3-D Human pose estimation from monocular images or video is an extremely difficult problem. In this work, we present a hierarchical approach to efficiently estimate 3-D pose from single images. To achieve this, the body is represented as a graphical model and optimized stochastically. The use of a graphical representation allows message passing to ensure individual parts are not optimized using only local image information, but from information gathered across the entire model. In contrast to existing methods, the posterior distribution is represented parametrically. A different model is used to approximate the conditional distribution between each connected part. This permits measurements of the Entropy, which allows an adaptive sampling scheme to be employed that ensures that parts with the largest uncertainty are allocated a greater proportion of the available resources. At each iteration, the estimated pose is updated dependent on the Kullback Leibler (KL) divergence measured between the posterior and the set of samples used to approximate it. This is shown to improve performance and prevent over fitting when small numbers of particles are being used. A quantitative comparison is made using the HumanEva dataset that demonstrates the efficacy of the presented method.

Model Representation

The body is represented by a set of ten parts, each part has a fixed length and connected parts are forced to join at fixed locations. The conditional distribution between two connected parts, which describes the likely orientation of a part given that of the part to which it is connected, is modeled by first learning a joint distribution using a Gaussian Mixture Model (GMM).
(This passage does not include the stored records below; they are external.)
<file path="config.mk">
export PLATFORM = sky130hd
export DESIGN_NAME = dwpc_seq
export DESIGN_NICKNAME = d
export VERILOG_FILES = /design/src/sv/dwpc_pkg.sv /design/src/sv/dwpc_seq.sv
export SDC_FILE = /design/constraint.sdc
export NUM_CORES = 1
export LEC_CHECK = 0
export BUFFER_PORTS_ARGS = -buffer_cell sky130_fd_sc_hd__buf_2
export CAP_MARGIN = 20
export CORE_AREA = 4 4 43 45
export CTS_CLUSTER_SIZE = 8
export DETAILED_ROUTE_END_ITERATION = 16
export DIE_AREA = 0 0 47 49
export GPL_TIMING_DRIVEN = 0
export HOLD_SLACK_MARGIN = 0.08
export PLACE_DENSITY = 0.65
export SKIP_CTS_REPAIR_TIMING = 1
export SLEW_MARGIN = 20
export SYNTH_ARGS = -nofsm -noshare
export SYNTH_HDL_FRONTEND = slang
export SYNTH_SLANG_ARGS = --single-unit
</file>
<file path="constraint.sdc">
create_clock -name clock -period 1.55 [get_ports clock]
set_input_delay 0.155 -clock clock [delete_from_list [all_inputs] [get_ports clock]]
set_output_delay 0.155 -clock clock [all_outputs]
set_load 0.02 [all_outputs]
</file>
<file path="src/sv/dwpc_pkg.sv">
// shared types, widths and constants of the dual wheel pid speed controller
package dwpc_pkg;

   localparam int WINDOW_DEPTH = 32;
   localparam int POS_W = (WINDOW_DEPTH > 1) ? $clog2(WINDOW_DEPTH) : 1;

   localparam int DES_W = 20;
   localparam int MEAS_W = 24;
   localparam int ERR_W = 25;
   localparam int SUM_W = ERR_W + POS_W + 1;
   localparam int GAIN_W = 16;
   localparam int ILIM_W = 20;
   localparam int OLIM_W = 15;
   localparam int THR_W = 15;
   localparam int WGT_W = 9;
   localparam int CMD_W = 16;

   localparam int MUL_A_W = 18;
   localparam int MUL_B_W = 26;
   localparam int PROD_W = MUL_A_W + MUL_B_W;
   localparam int ACC_W = PROD_W + 2;
   localparam int CMD_FRAC = 12;
   localparam int QUOT_W = ACC_W - CMD_FRAC;
   localparam int DIFF_W = CMD_W + 1;
   localparam int BLEND_FRAC = 8;
   localparam int BLEND_W = 28;

   localparam int CSR_IDX_W = 3;
   localparam int CSR_DATA_W = 20;

   localparam logic [CSR_IDX_W-1:0] REG_GAIN_P = 3'd0;
   localparam logic [CSR_IDX_W-1:0] REG_GAIN_I = 3'd1;
   localparam logic [CSR_IDX_W-1:0] REG_GAIN_D = 3'd2;
   localparam logic [CSR_IDX_W-1:0] REG_INT_LIMIT = 3'd3;
   localparam logic [CSR_IDX_W-1:0] REG_OUT_LIMIT = 3'd4;
   localparam logic [CSR_IDX_W-1:0] REG_SLEW_THR = 3'd5;
   localparam logic [CSR_IDX_W-1:0] REG_BLEND_WGT = 3'd6;

   localparam logic [GAIN_W-1:0] RST_GAIN_P = 16'd1229;
   localparam logic [GAIN_W-1:0] RST_GAIN_I = 16'd128;
   localparam logic [GAIN_W-1:0] RST_GAIN_D = 16'd77;
   localparam logic [ILIM_W-1:0] RST_INT_LIMIT = 20'd18000;
   localparam logic [OLIM_W-1:0] RST_OUT_LIMIT = 15'd28000;
   localparam logic [THR_W-1:0] RST_SLEW_THR = 15'd400;
   localparam logic [WGT_W-1:0] RST_BLEND_WGT = 9'd26;
   localparam logic [WGT_W-1:0] WGT_FULL = 9'd256;

   typedef struct packed {
      logic [GAIN_W-1:0] gain_p;
      logic [GAIN_W-1:0] gain_i;
      logic [GAIN_W-1:0] gain_d;
      logic [ILIM_W-1:0] int_limit;
      logic [OLIM_W-1:0] out_limit;
      logic [THR_W-1:0] slew_thr;
      logic [WGT_W-1:0] blend_wgt;
   } cfg_type;

   typedef enum logic [3:0] {
      ST_IDLE,
      ST_MUL_P,
      ST_CLAMP,
      ST_MUL_I,
      ST_MUL_D,
      ST_ACC,
      ST_CMD,
      ST_BLEND,
      ST_FINAL
   } seq_state_type;

   typedef struct packed {
      logic load;
      logic mul_p;
      logic clamp;
      logic mul_i;
      logic mul_d;
      logic acc;
      logic cmd;
      logic blend;
      logic commit;
      logic full;
      logic [POS_W-1:0] addr;
   } step_type;

endpackage

</file>
<file path="src/sv/dwpc_seq.sv">
// step sequencer, ring position and fill flag shared by both lanes
module dwpc_seq (
   input  logic              clock,
   input  logic              reset,
   input  logic              req_valid,
   input  logic              out_free,
   output logic              busy,
   output dwpc_pkg::step_type step
);

   localparam logic [dwpc_pkg::POS_W-1:0] LAST_POS =
      dwpc_pkg::POS_W'(dwpc_pkg::WINDOW_DEPTH - 1);

   dwpc_pkg::seq_state_type state_ff, state_in;
   logic [dwpc_pkg::POS_W-1:0] pos_ff, pos_in;
   logic full_ff, full_in;
   logic commit;

   always_comb begin
      state_in = state_ff;
      unique case (state_ff)
         dwpc_pkg::ST_IDLE:  if (req_valid) state_in = dwpc_pkg::ST_MUL_P;
         dwpc_pkg::ST_MUL_P: state_in = dwpc_pkg::ST_CLAMP;
         dwpc_pkg::ST_CLAMP: state_in = dwpc_pkg::ST_MUL_I;
         dwpc_pkg::ST_MUL_I: state_in = dwpc_pkg::ST_MUL_D;
         dwpc_pkg::ST_MUL_D: state_in = dwpc_pkg::ST_ACC;
         dwpc_pkg::ST_ACC:   state_in = dwpc_pkg::ST_CMD;
         dwpc_pkg::ST_CMD:   state_in = dwpc_pkg::ST_BLEND;
         dwpc_pkg::ST_BLEND: state_in = dwpc_pkg::ST_FINAL;
         dwpc_pkg::ST_FINAL: if (out_free) state_in = dwpc_pkg::ST_IDLE;
         default:            state_in = dwpc_pkg::ST_IDLE;
      endcase
   end

   always_comb begin
      step = '0;
      step.addr = pos_ff;
      step.full = full_ff;
      busy = 1'b1;
      unique case (state_ff)
         dwpc_pkg::ST_IDLE: begin
            busy = 1'b0;
            step.load = req_valid;
         end
         dwpc_pkg::ST_MUL_P: step.mul_p = 1'b1;
         dwpc_pkg::ST_CLAMP: step.clamp = 1'b1;
         dwpc_pkg::ST_MUL_I: step.mul_i = 1'b1;
         dwpc_pkg::ST_MUL_D: step.mul_d = 1'b1;
         dwpc_pkg::ST_ACC:   step.acc = 1'b1;
         dwpc_pkg::ST_CMD:   step.cmd = 1'b1;
         dwpc_pkg::ST_BLEND: step.blend = 1'b1;
         dwpc_pkg::ST_FINAL: step.commit = out_free;
         default:            busy = 1'b1;
      endcase
   end

   assign commit = step.commit;

   always_comb begin
      pos_in = pos_ff;
      full_in = full_ff;
      if (commit) begin
         if (pos_ff == LAST_POS) begin
            pos_in = '0;
            full_in = 1'b1;
         end else begin
            pos_in = pos_ff + 1'b1;
         end
      end
   end

   always_ff @(posedge clock) begin
      if (reset) begin
         state_ff <= dwpc_pkg::ST_IDLE;
         pos_ff <= '0;
         full_ff <= 1'b0;
      end else begin
         state_ff <= state_in;
         pos_ff <= pos_in;
         full_ff <= full_in;
      end
   end

endmodule

</file>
For efficiency all covariances used to represent limb conditionals are diagonal and can be partitioned. The state of each part represents a quaternion rotation that defines its orientation in the global frame of reference, which here is defined to be that of the torso. The location of a part is dependent on the state of the part to which it is attached.This is as parts are forced to be connected at fixed joint locations.

The benefit of learning a full conditional model between neighbouring parts is two fold. Firstly, consider an approach where two independent particle filters are used to locate the upper and lower arm respectively and suppose that each distribution has two modes. As the two particles filters are modeled independently how will the samples drawn from the second filter know to which mode in the first particle filter they are correlated with? Secondly, different GMM components learnt in quaternion space correspond to different spatial locations.
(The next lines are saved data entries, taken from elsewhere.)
interface rlns_rsp_if;
  logic        valid;
  logic        ready;
  logic [4:0]  neighbor_index;
  logic        neighbor_valid;
  logic [32:0] neighbor_dist_sq;
  logic        last_of_list;

  modport source (output valid, neighbor_index, neighbor_valid, neighbor_dist_sq,
                  last_of_list, input ready);
  modport sink   (input valid, neighbor_index, neighbor_valid, neighbor_dist_sq,
                  last_of_list, output ready);
endinterface

==> src/hw/rtl/rlns_ram.sv <==
// Generic single-write, single-read RAM with registered read data.
`timescale 1ns / 1ps
module rlns_ram #(
  parameter int WIDTH = 32,
  parameter int DEPTH = 32
) (
  input  logic                     clk,
  input  logic                     we,
  input  logic [$clog2(DEPTH)-1:0] waddr,
  input  logic [WIDTH-1:0]         wdata,
  input  logic [$clog2(DEPTH)-1:0] raddr,
  output logic [WIDTH-1:0]         rdata
);

  logic [WIDTH-1:0] mem [DEPTH];

  always_ff @(posedge clk) begin
    if (we) begin
      mem[waddr] <= wdata;
    end
    rdata <= mem[raddr];
  end

endmodule

==> src/hw/rtl/rlns_front.sv <==
// Request intake: decodes each request and holds it in a two-entry command queue.
`timescale 1ns / 1ps
module rlns_front (
  input  logic          clk,
  input  logic          rst,
  rlns_req_if.sink      req,
  output rlns_pkg::cmd_t q_head,
  output logic          q_valid,
  input  logic          q_pop
);
  import rlns_pkg::*;

  localparam int QD = 2;

  cmd_t       slots [QD];
  logic       wr_ptr;
  logic       rd_ptr;
  logic [1:0] fill;
  logic       push;
  cmd_t       cmd_in;

  // Classify the incoming request.
  always_comb begin
    cmd_in.kind  = req_kind_t'(req.req_type);
    cmd_in.index = req.agent_index;
    cmd_in.pos_x = req.pos_x;
    cmd_in.pos_y = req.pos_y;
  end

  assign req.ready = (fill != 2'(QD));
  assign push      = req.valid && req.ready;
  assign q_valid   = (fill != 2'd0);
  assign q_head    = slots[rd_ptr];

  // Queue pointers and fill level.
  always_ff @(posedge clk) begin
    if (rst) begin
      wr_ptr <= 1'b0;
      rd_ptr <= 1'b0;
      fill   <= 2'd0;
    end else begin
      if (push) begin
        wr_ptr <= ~wr_ptr;
      end
      if (q_pop) begin
        rd_ptr <= ~rd_ptr;
      end
      fill <= fill + {1'b0, push} - {1'b0, q_pop};
    end
  end

  // Queue payload.
  always_ff @(posedge clk) begin
    if (push) begin
      slots[wr_ptr] <= cmd_in;
    end
  end

  a_pop_needs_entry: assert property (@(posedge clk) disable iff (rst)
    q_pop |-> q_valid)
    else $error("command popped from an empty queue");

  a_head_holds: assert property (@(posedge clk) disable iff (rst)
    q_valid && !q_pop |=> q_valid && $stable(q_head))
    else $error("queue head changed without a pop");

endmodule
Hypothetical two part example highlighting the difference in modeling different parts independently (a,b) and using conditional models (c,d). (a,c) show the prior model and (b,d) the model after a number of iterations. Both limb conditionals are represented by a two component mixture model where each component is represented by different colors. Whilst the conditional model can represent each observational mode by a single mixture component (d), the independent (unconditional) model can not and as such 'phantom' modes appear (b).
A visualization of the conditional distributions for each part. (left) individual samples for each part; (right) fitting a covariance to the samples generated from each covariance. (Red - left foot, left knee and right elbow. Dark blue - right hand. Purple - left elbow and head. Light blue - right foot, right knee and right hand.)

Observational Likelihoods

A part is represented by a rectangular patch with two image cues exploited, edges and color. Edge cues are extracted using a set of M overlapping HOG features placed along the edges of the part. Color is exploited by placing a bounding box at the location of the root node and then learning a foreground model using the pixel values within the box and a model for the background using pixels outside the box. The models are learnt using a GMM. This creates a very crude and noisy foreground probability map. The likelihood is then calculated as the average foreground probability value encompassed by the part. The individual likelihoods for each cue (edge, color) are then combined by product to produce the observational likelihoods.

Example results - samples generated by model representation and training data

Comparing samples of the left foot (green) and right wrist (blue) generated by each model representation and the training data. Side view: (a) loose limbed model (b) rigid joint model (c) training data; frontal view: (d) loose limbed model (e) rigid joint model (f) training data.

Example results - model convergence after some iterations

Loose Limbed Model
Rigid Joint Model
 Example of model convergence after (from left to right) 1, 3, 5, 10 iterations. Samples for the left (red) and right (green) wrist drawn from each prior are also shown as is the expected pose. The last three columns show the final expected pose, 3D reconstruction with samples that have been drawn from the final model, respectively.

Example results - the expected pose after some iterations

Example frames showing the expected pose after (from left to right) 1, 3, 5, 7, and 10 iterations, projected onto the image (top) and in 3-D (bottom). The last figure at the bottom shows the final 3-D pose viewed from a different orientation. (The red and green samples show samples for the left and right wrists, respectively.)
Example frames showing the expected pose after (from left to right) 1, 4, and 10 iterations, projected onto the image and in 3-D. (The red samples show samples for the right foot (top) and right wrist (bottom); blue points depict the samples for the opposing parts.)